BACKGROUND: Normally, a salt amount greater than 3.5% (w/v) is defined as hypersaline. Large amounts of hypersaline wastewater containing organic pollutants need to be treated before it can be discharged into the environment. The most critical aspect of the biological treatment of saline wastewater is the inhibitory/toxic effect exerted on bacterial metabolism by high salt concentrations. Although efforts have been dedicated to improving the performance through the use of salt-tolerant or halophilic bacteria, the diversities of the strains and the range of substrate spectrum remain limited, especially in chlorophenol wastewater treatment. RESULTS: In this study, a salt-tolerant chlorophenol-degrading strain was generated from Rhodococcus rhodochrous DSM6263, an original aniline degrader, by adaptive laboratory evolution. The evolved strain R. rhodochrous CP-8 could tolerant 8% NaCl with 4-chlorophenol degradation capacity. The synonymous mutation in phosphodiesterase of strain CP-8 may retard the hydrolysis of cyclic adenosine monophosphate (cAMP), which is a key factor reported in the osmoregulation. The experimentally verified up-regulation of intracellular cAMP level in the evolved strain CP-8 contributes to the improvement of growth phenotype under high osmotic condition. Additionally, a point mutant of the catechol 1,2-dioxygenase, CatA(N211S), was revealed to show the 1.9-fold increment on activity, which the mechanism was well explained by molecular docking analysis.
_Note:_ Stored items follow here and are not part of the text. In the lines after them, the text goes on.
## config.mk

```make
export PLATFORM = sky130hd
export DESIGN_NAME = vecr_regs
export DESIGN_NICKNAME = d
export VERILOG_FILES = /design/src/vecr_pkg.sv /design/src/vecr_regs.sv
export VERILOG_INCLUDE_DIRS = /design/src /design/src/src
export SDC_FILE = /design/constraint.sdc
export NUM_CORES = 1
export LEC_CHECK = 0
export ABC_AREA = 1
export BUFFER_PORTS_ARGS = -buffer_cell sky130_fd_sc_hd__buf_2
export CORE_MARGIN = 3
export CORE_UTILIZATION = 55
export DETAILED_ROUTE_END_ITERATION = 10
export PLACE_DENSITY = 0.8
export RECOVER_POWER = 100
export SLEW_MARGIN = 30
export SYNTH_ARGS = -nofsm -noshare
export SYNTH_HDL_FRONTEND = slang
export SYNTH_SLANG_ARGS = --single-unit
```

## constraint.sdc

```tcl
create_clock -name clk_sys_i -period 2.93 [get_ports clk_sys_i]
set_clock_uncertainty 0.05 [all_clocks]
set_input_delay 0.4395 -clock clk_sys_i [delete_from_list [all_inputs] [get_ports clk_sys_i]]
set_output_delay 0.4395 -clock clk_sys_i [all_outputs]
set_load 0.02 [all_outputs]
```

## src/vecr_consts.svh

```systemverilog
/*
 * Offsets, field positions, reset values and widths of the encoder
 * control register bank. Assumes an APB word-per-register layout.
 */
`ifndef VECR_CONSTS_SVH
`define VECR_CONSTS_SVH

// ----------------------------------------------------------------
// register indices; byte address is four times the index
// ----------------------------------------------------------------
`define VECR_IDX_SCALER_CURSOR   8'h37
`define VECR_IDX_LUMA_GAIN       8'h38
`define VECR_IDX_CDIFF_GAIN      8'h39
`define VECR_IDX_SYNC_FORMAT     8'h3a
`define VECR_IDX_PROG_SAMPLING   8'h54
`define VECR_IDX_PROG_BYTE_A     8'h55
`define VECR_IDX_PROG_BYTE_E     8'h59
`define VECR_IDX_STATUS          8'h60
`define VECR_PROG_BYTES          5

// ----------------------------------------------------------------
// field positions
// ----------------------------------------------------------------
`define VECR_B_VUPSCALE          7
`define VECR_B_VFILT_HI          6
`define VECR_B_VFILT_LO          5
`define VECR_B_CURSOR_ZOOM             4
`define VECR_B_ISWING            3
`define VECR_B_HINTERP           2
`define VECR_GAIN_W              5
`define VECR_B_CBAR              7
`define VECR_B_SLVSYNC           6
`define VECR_B_TRIGSRC           5
`define VECR_B_DEMBYP            4
`define VECR_B_SYNCSEL           3
`define VECR_B_LUMAFMT           1
`define VECR_B_CHROMAFMT         0
`define VECR_B_PDINS             7
`define VECR_B_FIXVAL            5
`define VECR_B_FIXEN             4
`define VECR_B_EDGE              1
`define VECR_B_SLOT              0

// ----------------------------------------------------------------
// reset values and masks of writable bits
// ----------------------------------------------------------------
`define VECR_RST_SCALER_CURSOR   8'h00
`define VECR_RST_GAIN            8'h00
`define VECR_RST_SYNC_FORMAT     8'h03
`define VECR_RST_PROG_SAMPLING   8'h02
`define VECR_RST_PROG_BYTE       8'h00
`define VECR_MSK_SCALER_CURSOR   8'hfc
`define VECR_MSK_GAIN            8'h1f
`define VECR_MSK_SYNC_FORMAT     8'hfb
`define VECR_MSK_PROG_SAMPLING   8'hb3
`define VECR_GAIN_UNITY          6'h20
`define VECR_SIGN_FLIP           8'h80

`endif

```

## src/vecr_pkg.sv

```systemverilog
/*
 * Types of the encoder control register bank.
 * Assumes the constants header is included alongside.
 */
package vecr_pkg;

	// effective vertical interpolation filter placement
	typedef enum logic [1:0] {
		VECR_VF_NONE,
		VECR_VF_BEFORE,
		VECR_VF_AFTER
	} vecr_vfilt_t;

	// program data serialiser states
	typedef enum logic [0:0] {
		VECR_PD_IDLE,
		VECR_PD_SHIFT
	} vecr_pd_state_t;

endpackage

```

## src/vecr_regs.sv

```systemverilog
/*
 * Control register bank of a digital video encoder, APB slave, with
 * decode of each setting into datapath controls, sync pin muxing and
 * a serialiser for the five program data bytes of line 16.
 * Assumes one 20 MHz clock, synchronous active-high reset, and that
 * sync and line strobes from the video side arrive asynchronously.
 */
// The APB register port was decided locally.
// Function
// - vertical upscale bit resets 0; 1 enables vertical upscaling.
// - filter field 00 none (reset), 01 before, 10 after, 11 reserved.
// - vertical filter is forced off while vertical upscaling is enabled.
// - cursor zoom resets 0; set enlarges cursor two times both ways.
// - input swing bit resets 0 for 16..235; 1 expects 0..255.
// - horizontal interpolation resets 0; 1 enables filter during upscale.
// - five-bit luma gain scales luma from 1-16/32 to 1+15/32.
// - five-bit colour gain scales both colour components the same way.
// - colour bar bit 1 encodes fixed bars, 0 encodes input data.
// - slave vsync bit 0 resyncs at odd field; 1 follows vsync.
// - trigger source 0 uses sync inputs; 1 decodes embedded codes.
// - dematrix bypass resets 0 active; 1 bypasses the dematrix.
// - sync pin 0 gives pixel-clock hsync; 1 gives crystal sync_pin_select.
// - luma format 0 twos complement, 1 straight binary, resets 1.
// - chroma format 0 twos complement, 1 straight binary, resets 1.
// - program data insertion resets off; 1 inserts data in line 16.
// - monitor vsync pin carries vsync unless fixed level enable set.
// - sampling edge resets 1 normal edges; 0 samples inverse edges.
// - slot correction resets 0; 1 corrects inverted edge misalignment.
// - five program bytes are sent LSB first in line 16.
`timescale 1ns/1ps

`include "vecr_consts.svh"

module vecr_regs #(
	parameter int PD_BYTES = `VECR_PROG_BYTES
) (
	input  wire logic        clk_sys_i,
	input  wire logic        reset_i,
	// apb slave
	input  wire logic        psel_i,
	input  wire logic        penable_i,
	input  wire logic        pwrite_i,
	input  wire logic [11:0] paddr_i,
	input  wire logic [31:0] pwdata_i,
	input  wire logic [3:0]  pstrb_i,
	output logic      [31:0] prdata_o,
	output logic             pready_o,
	output logic             pslverr_o,
	// asynchronous video-side inputs
	input  wire logic        hsync_pixel_i,
	input  wire logic        sync_pin_select_xtal_i,
	input  wire logic        vsync_monitor_i,
	input  wire logic        line16_start_i,
	input  wire logic        pd_bit_tick_i,
	input  wire logic [7:0]  pixel_luma_i,
	input  wire logic [7:0]  pixel_chroma_i,
	// decoded controls
	output logic             vertical_upscale_enable_o,
	output vecr_pkg::vecr_vfilt_t vertical_filter_o,
	output logic             cursor_zoom_o,
	output logic             input_swing_select_o,
	output logic             horizontal_interp_enable_o,
	output logic      [5:0]  luma_gain_factor_o,
	output logic      [5:0]  chroma_gain_factor_o,
	output logic             colour_bar_enable_o,
	output logic             slave_vertical_sync_mode_o,
	output logic             trigger_source_select_o,
	output logic             dematrix_bypass_o,
	output logic             sampling_edge_o,
	output logic             slot_correction_o,
	output logic      [7:0]  luma_binary_o,
	output logic      [7:0]  chroma_binary_o,
	output logic             horizontal_sync_out_pin_o,
	output logic             monitor_vsync_pin_o,
	output logic             program_data_bit_o,
	output logic             program_data_valid_o
);

	// ----------------------------------------------------------------
	// register storage
	// ----------------------------------------------------------------
	logic [7:0] scaler_cursor_input_control_q;
	logic [7:0] output_luma_gain_q;
	logic [7:0] output_colour_diff_gain_q;
	logic [7:0] sync_format_control_q;
	logic [7:0] program_data_and_sampling_control_q;
	logic [7:0] program_data_byte_q [PD_BYTES];

	logic [7:0]  idx;
	logic        addr_ok;
	logic        wr_en;
	logic        setup;
	logic        pd_busy_q;

	// word aligned, low byte lane only carries data
	assign idx   = paddr_i[9:2];
	assign setup = psel_i & ~penable_i;
	assign wr_en = psel_i & penable_i & pwrite_i & pstrb_i[0] & addr_ok;

	// address decode
	always_comb begin
		addr_ok = (paddr_i[1:0] == 2'h0) && (paddr_i[11:10] == 2'h0) &&
			((idx >= `VECR_IDX_SCALER_CURSOR &&
			  idx <= `VECR_IDX_SYNC_FORMAT) ||
			 (idx >= `VECR_IDX_PROG_SAMPLING &&
			  idx <= `VECR_IDX_PROG_BYTE_E) ||
			 idx == `VECR_IDX_STATUS);
	end

	// control registers hold the last write until reset
	always_ff @(posedge clk_sys_i) begin
		if (reset_i) begin
			scaler_cursor_input_control_q       <= `VECR_RST_SCALER_CURSOR;
			output_luma_gain_q                  <= `VECR_RST_GAIN;
			output_colour_diff_gain_q           <= `VECR_RST_GAIN;
			sync_format_control_q               <= `VECR_RST_SYNC_FORMAT;
			program_data_and_sampling_control_q <= `VECR_RST_PROG_SAMPLING;
		end else if (wr_en) begin
			unique case (idx)
				`VECR_IDX_SCALER_CURSOR: begin
					scaler_cursor_input_control_q <=
						pwdata_i[7:0] & `VECR_MSK_SCALER_CURSOR;
				end
				`VECR_IDX_LUMA_GAIN: begin
					output_luma_gain_q <= pwdata_i[7:0] & `VECR_MSK_GAIN;
				end
				`VECR_IDX_CDIFF_GAIN: begin
					output_colour_diff_gain_q <=
						pwdata_i[7:0] & `VECR_MSK_GAIN;
				end
				`VECR_IDX_SYNC_FORMAT: begin
					sync_format_control_q <=
						pwdata_i[7:0] & `VECR_MSK_SYNC_FORMAT;
				end
				`VECR_IDX_PROG_SAMPLING: begin
					program_data_and_sampling_control_q <=
						pwdata_i[7:0] & `VECR_MSK_PROG_SAMPLING;
				end
				default: begin
				end
			endcase
		end
	end

	// program data bytes, one per index
	genvar gi;
	generate
		for (gi = 0; gi < PD_BYTES; gi++) begin : g_pdb
			always_ff @(posedge clk_sys_i) begin
				if (reset_i) begin
					program_data_byte_q[gi] <= `VECR_RST_PROG_BYTE;
				end else if (wr_en &&
					idx == `VECR_IDX_PROG_BYTE_A + 8'(gi)) begin
					program_data_byte_q[gi] <= pwdata_i[7:0];
				end
			end
		end
	endgenerate

	// ----------------------------------------------------------------
	// apb read path: data captured in setup, shown in access
	// ----------------------------------------------------------------
	logic [7:0] rd_byte;
	logic       err_q;
	logic [7:0] pd_rd;

	always_comb begin
		pd_rd = 8'h00;
		for (int i = 0; i < PD_BYTES; i++) begin
			if (idx == `VECR_IDX_PROG_BYTE_A + 8'(i)) begin
				pd_rd = program_data_byte_q[i];
			end
		end
	end

	always_comb begin
		rd_byte = 8'h00;
		unique case (idx)
			`VECR_IDX_SCALER_CURSOR: rd_byte = scaler_cursor_input_control_q;
			`VECR_IDX_LUMA_GAIN:     rd_byte = output_luma_gain_q;
			`VECR_IDX_CDIFF_GAIN:    rd_byte = output_colour_diff_gain_q;
			`VECR_IDX_SYNC_FORMAT:   rd_byte = sync_format_control_q;
			`VECR_IDX_PROG_SAMPLING: begin
				rd_byte = program_data_and_sampling_control_q;
			end
			`VECR_IDX_STATUS: begin
				rd_byte = {6'h00, vertical_filter_o == vecr_pkg::VECR_VF_NONE,
					pd_busy_q};
			end
			default: rd_byte = pd_rd;
		endcase
	end

	// registered read data avoids a long decode path onto the bus
	always_ff @(posedge clk_sys_i) begin
		if (reset_i) begin
			prdata_o <= 32'h0000_0000;
			err_q    <= 1'b0;
		end else if (setup) begin
			prdata_o <= (addr_ok && !pwrite_i) ? {24'h00_0000, rd_byte}
				: 32'h0000_0000;
			err_q    <= ~addr_ok;
		end
	end

	assign pready_o  = 1'b1;
	assign pslverr_o = psel_i & penable_i & err_q;

	// ----------------------------------------------------------------
	// decode of settings
	// ----------------------------------------------------------------
	logic [1:0] vf_sel;
	assign vf_sel = scaler_cursor_input_control_q[`VECR_B_VFILT_HI:
		`VECR_B_VFILT_LO];

	// reserved code behaves as no filter, a safe fallback
	always_comb begin
		vertical_filter_o = vecr_pkg::VECR_VF_NONE;
		if (!vertical_upscale_enable_o) begin
			unique case (vf_sel)
				2'h1:    vertical_filter_o = vecr_pkg::VECR_VF_BEFORE;
				2'h2:    vertical_filter_o = vecr_pkg::VECR_VF_AFTER;
				default: vertical_filter_o = vecr_pkg::VECR_VF_NONE;
			endcase
		end
	end

	assign vertical_upscale_enable_o  =
		scaler_cursor_input_control_q[`VECR_B_VUPSCALE];
	assign cursor_zoom_o              =
		scaler_cursor_input_control_q[`VECR_B_CURSOR_ZOOM];
	assign input_swing_select_o       =
		scaler_cursor_input_control_q[`VECR_B_ISWING];
	assign horizontal_interp_enable_o =
		scaler_cursor_input_control_q[`VECR_B_HINTERP];

	// gain factor in 32nds: 32 plus signed field, 16..47
	assign luma_gain_factor_o = `VECR_GAIN_UNITY +
		{{1{output_luma_gain_q[4]}}, output_luma_gain_q[4:0]};
	assign chroma_gain_factor_o = `VECR_GAIN_UNITY +
		{{1{output_colour_diff_gain_q[4]}}, output_colour_diff_gain_q[4:0]};

	assign colour_bar_enable_o        =
		sync_format_control_q[`VECR_B_CBAR];
	assign slave_vertical_sync_mode_o =
		sync_format_control_q[`VECR_B_SLVSYNC];
	assign trigger_source_select_o    =
		sync_format_control_q[`VECR_B_TRIGSRC];
	assign dematrix_bypass_o          =
		sync_format_control_q[`VECR_B_DEMBYP];
	assign sampling_edge_o            =
		program_data_and_sampling_control_q[`VECR_B_EDGE];
	assign slot_correction_o          =
		program_data_and_sampling_control_q[`VECR_B_SLOT];

	// number format: twos complement flips the sign bit to binary
	always_ff @(posedge clk_sys_i) begin
		if (reset_i) begin
			luma_binary_o   <= 8'h00;
			chroma_binary_o <= 8'h00;
		end else begin
			luma_binary_o   <= sync_format_control_q[`VECR_B_LUMAFMT] ?
				pixel_luma_i : pixel_luma_i ^ `VECR_SIGN_FLIP;
			chroma_binary_o <= sync_format_control_q[`VECR_B_CHROMAFMT] ?
				pixel_chroma_i : pixel_chroma_i ^ `VECR_SIGN_FLIP;
		end
	end

	// ----------------------------------------------------------------
	// synchronisers for asynchronous video-side levels
	// ----------------------------------------------------------------
	logic [4:0] sync_m_q;
	logic [4:0] sync_s_q;
	logic       line16_prev_q;
	logic       tick_prev_q;

	always_ff @(posedge clk_sys_i) begin
		if (reset_i) begin
			sync_m_q <= 5'h00;
			sync_s_q <= 5'h00;
		end else begin
			sync_m_q <= {pd_bit_tick_i, line16_start_i, vsync_monitor_i,
				sync_pin_select_xtal_i, hsync_pixel_i};
			sync_s_q <= sync_m_q;
		end
	end

	// sync pins: registered mux of the synchronised sources
	always_ff @(posedge clk_sys_i) begin
		if (reset_i) begin
			horizontal_sync_out_pin_o <= 1'b0;
			monitor_vsync_pin_o       <= 1'b0;
		end else begin
			horizontal_sync_out_pin_o <=
				sync_format_control_q[`VECR_B_SYNCSEL] ?
				sync_s_q[1] : sync_s_q[0];
			monitor_vsync_pin_o <=
				program_data_and_sampling_control_q[`VECR_B_FIXEN] ?
				program_data_and_sampling_control_q[`VECR_B_FIXVAL] :
				sync_s_q[2];
		end
	end

	// ----------------------------------------------------------------
	// program data serialiser, line 16
	// ----------------------------------------------------------------
	localparam int PD_BITS = PD_BYTES * 8;
	vecr_pkg::vecr_pd_state_t pd_state_q;
	logic [PD_BITS-1:0]       pd_shift_q;
	logic [7:0]               pd_count_q;
	logic                     line16_rise;
	logic                     tick_rise;
	logic [PD_BITS-1:0]       pd_load;

	assign line16_rise = sync_s_q[3] & ~line16_prev_q;
	assign tick_rise   = sync_s_q[4] & ~tick_prev_q;

	// byte a sits lowest so it leaves first, each byte lsb first
	always_comb begin
		pd_load = '0;
		for (int i = 0; i < PD_BYTES; i++) begin
			pd_load[i*8 +: 8] = program_data_byte_q[i];
		end
	end

	always_ff @(posedge clk_sys_i) begin
		if (reset_i) begin
			line16_prev_q <= 1'b0;
			tick_prev_q   <= 1'b0;
		end else begin
			line16_prev_q <= sync_s_q[3];
			tick_prev_q   <= sync_s_q[4];
		end
	end

	// a line start while disabled is ignored; mid-burst starts too
	always_ff @(posedge clk_sys_i) begin
		if (reset_i) begin
			pd_state_q <= vecr_pkg::VECR_PD_IDLE;
			pd_shift_q <= '0;
			pd_count_q <= 8'h00;
		end else begin
			unique case (pd_state_q)
				vecr_pkg::VECR_PD_IDLE: begin
					if (line16_rise &&
						program_data_and_sampling_control_q[`VECR_B_PDINS]) begin
						pd_state_q <= vecr_pkg::VECR_PD_SHIFT;
						pd_shift_q <= pd_load;
						pd_count_q <= 8'h00;
					end
				end
				vecr_pkg::VECR_PD_SHIFT: begin
					if (tick_rise) begin
						pd_shift_q <= pd_shift_q >> 1;
						pd_count_q <= pd_count_q + 8'h01;
						if (pd_count_q == 8'(PD_BITS - 1)) begin
							pd_state_q <= vecr_pkg::VECR_PD_IDLE;
						end
					end
				end
			endcase
		end
	end

	// serial output from flops, advanced on each bit tick
	always_ff @(posedge clk_sys_i) begin
		if (reset_i) begin
			program_data_bit_o   <= 1'b0;
			program_data_valid_o <= 1'b0;
			pd_busy_q            <= 1'b0;
		end else begin
			program_data_bit_o   <= pd_shift_q[0];
			program_data_valid_o <= (pd_state_q == vecr_pkg::VECR_PD_SHIFT) &
				tick_rise;
			pd_busy_q <= (pd_state_q == vecr_pkg::VECR_PD_SHIFT);
		end
	end
endmodule

```

# Word-level counts from Yosys, hierarchy flattened
# Memory sizes are Yosys's and may differ from the RTL's.
# Cells that the tools add are included.
[totals]
elab_cells = 134
input_bits = 74
regBits = 143
memories = 1
ram_bits = 40
out_inout_bits = 78
[mem_list]
columns = ["memory", "words", "width", "rd", "rd_clocked_by_memory_dff", "wr", "line", "rtl"]
rows = [
  ["program_data_byte_q", 5, 8, 5, 0, 5, "vecr_regs.sv:87", "logic [7:0] program_data_byte_q [PD_BYTES];"],
]
[op_classes]
order_cmp = 4
bitwise_logic = 21
n_addsub = 3
reduce_logical = 23
n_eq_ne = 16
n_mux = 45
[ops]
columns = ["op", "n"]
rows = [
  ["8-bit 2-to-1 mux", 15],
  ["40-bit 2-to-1 mux", 2],
  ["40-bit case mux with 2 select lines", 1],
  ["8-bit by 7-bit equality test with 1-bit output (second input constant)", 7],
  ["8-bit case mux with 6 select lines", 1],
  ["8-bit by 6-bit equality test with 1-bit output (second input constant)", 5],
  ["1-bit 2-to-1 mux", 22],
  ["8-bit case mux with 2 select lines", 1],
  ["6-bit adder (first input constant)", 2],
  ["2-bit AND reduction", 6],
  ["1-bit logical AND", 11],
  ["1-bit AND", 9],
  ["8-bit by 1-bit adder with 8-bit output (second input constant)", 1],
  ["8-bit by 6-bit >= comparator with 1-bit output (second input constant)", 1],
  ["8-bit by 7-bit >= comparator with 1-bit output (second input constant)", 1],
  ["8-bit by 6-bit less-or-equal comparator with 1-bit output (second input constant)", 1],
  ["8-bit by 7-bit less-or-equal comparator with 1-bit output (second input constant)", 1],
  ["1-bit inverter", 7],
  ["2-bit logical NOT", 3],
  ["1-bit OR", 5],
  ["2-bit case mux with 2 select lines", 1],
  ["2-bit by 1-bit equality test with 1-bit output (second input constant)", 1],
  ["2-bit equality test (second input constant)", 1],
  ["1-bit logical OR", 2],
  ["5 further kinds", 5],
]

# Depth between registers and ports, before layout
# Gate-level depths: netlist (run 1).
[depth]
ltp_word = 11
ltp_mapped = 15
mapped_depth_nobuf = 13

# Worst setup path after synthesis (run 1)
# Ideal clock, no wire load.
[synth_timing]
path_kind = "input to register"
start = "in paddr_i[5]"
end = "mem program_data_byte_q[1][0], enable pin"
path_slack_ps = 454
t_required_ps = 2496
path_stages = 10
path_buffers = 1
setup_ps = 384
arrival_ps = 2042
path_cell_list = "buf_4 -> inv_1 -> nand2_1 -> nor2_1 -> nand2_1 -> nand2_1 -> a21oi_1 -> nand2_4 -> nand3_4 -> o21ai_0"
[synth_lines]
columns = ["element", "line", "rtl"]
rows = [
  ["from (decl)", "vecr_regs.sv:43", "input wire logic [11:0] paddr_i,"],
  ["to (decl)", "vecr_regs.sv:87", ""],
]

==> results of run 1 <==
==> flip-flops by register name, summed over array words and instances (netlist names) <==
name	flops
chroma_binary_o	8
program_data_bit_o	1
program_data_byte_q	40
program_data_valid_o	1
program_data_and_sampling_control_q	5
pd_state_q	1
sync_m_q	5
prdata_o	8
output_colour_diff_gain_q	5
pd_busy_q	1
sync_format_control_q	7
line16_prev_q	1
sync_s_q	5
err_q	1
pd_shift_q	40
scaler_cursor_input_control_q	6
output_luma_gain_q	5
pd_count_q	8
luma_binary_o	8
tick_prev_q	1
monitor_vsync_pin_o	1
horizontal_sync_out_pin_o	1
==> layer usage <==
| metal | vias up | global-route usage | wire length (um) |
|---|---|---|---|
| li1 | 3181 | - | - |
| met1 | 2912 | 0.3266 | 7631 |
| met2 | 310 | 0.4022 | 8445 |
| met3 | 53 | 0.05702 | 1399 |
| met4 | 0 | 0.1124 | 540 |
| met5 | - | 0 | 0 |
==> synth_stat cells (27+ instances only) <==
cell type and number:
dfxtp_1 119, o21ai_0 52, nor4_1 34, inv_1 98, buf_4 27, clkbuf_1 30, nor2_1 96, edfxtp_1 40
nand3_1 54, a21oi_1 47, a31oi_1 39, nand2_1 213
==> where the power goes <==
| part | switching (mW) | leakage [nW] | internal, mW |
|---|---|---|---|
| Sequential | 0.0274 | 1.34 | 2.30 |
| Combinational | 0.196 | 1.76 | 0.0670 |
| Clock | 0.923 | 0.298 | 1.30 |
| Total | 1.15 | 3.41 | 3.66 |
==> worst paths after layout <==
path / endpoint / startpoint / cells past startpoint
hold reg to reg: sync_s_q[2]$_SDFF_PP0_ / sync_m_q[2]$_SDFF_PP0_ / 2
setup / recovery: program_data_byte_q[0][3]$_SDFFCE_PN0P_ / paddr_i[4] / 10
setup reg to reg: pd_shift_q[35]$_SDFFE_PP0P_ / pd_state_q$_SDFF_PP0_ / 6
hold / removal: chroma_binary_o[4]$_SDFF_PP0_ / pixel_chroma_i[4] / 3
==> tightest hold or removal path: cells and delay by family <==
kind,cells,cell delay (ns)
simple gates,1,0.06
buf+inv,2,0.11
==> cell families (layout without fill, tap and decap cells) <==
family | Yosys count | in the layout | synth area share
other | 2 | 25 | 0.001053
DFF | 159 | 159 | 0.5026
and+or+nand+nor | 430 | 430 | 0.2687
adders and majority gates | 1 | 1 | 0.001755
AOI/OAI and AO/OA | 150 | 150 | 0.1169
buffers and inverters | 171 | 253 | 0.1065
xor gates and xnor gates | 2 | 2 | 0.002457
==> per-stage QoR <==
stage	instance area, um^2	hold slack [ns]	util
CTS	8318	0.1571	0.6729
detailed placement	7707	0.3454	0.6235
floorplan	7216	0.3383	-
global placement	7707	0.3393	0.6235
finish	8184	0.1659	0.6620
global route	8184	0.1659	0.6620
==> cell type report <==
type | instances | area (um^2) | share of cell area
multi-input combinational | 608 | 2835 | 0.3464
tap | 168 | 210.2 | 0.02568
clock buffer | 22 | 528.0 | 0.06452
sequential | 159 | 3583 | 0.4379
inverter | 100 | 375.4 | 0.04586
timing repair buffer | 121 | 569.3 | 0.06956
clock inverter | 10 | 82.58 | 0.01009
CONCLUSIONS: This study developed one chlorophenol-degrading strain with extraordinary capacity of salt tolerance, which showed great application potential in hypersaline chlorophenol wastewater treatment. The synonymous mutation in phosphodiesterase resulted in the change of intracellular cAMP concentration and then increase the osmotic tolerance in the evolved strain. The catechol 1,2-dioxygenase mutant with improved activity also facilitated chlorophenol removal since it is the key enzyme in the degradation pathway. SUPPLEMENTARY INFORMATION: The online version contains supplementary material available at 10.1186/s12934-023-02227-7.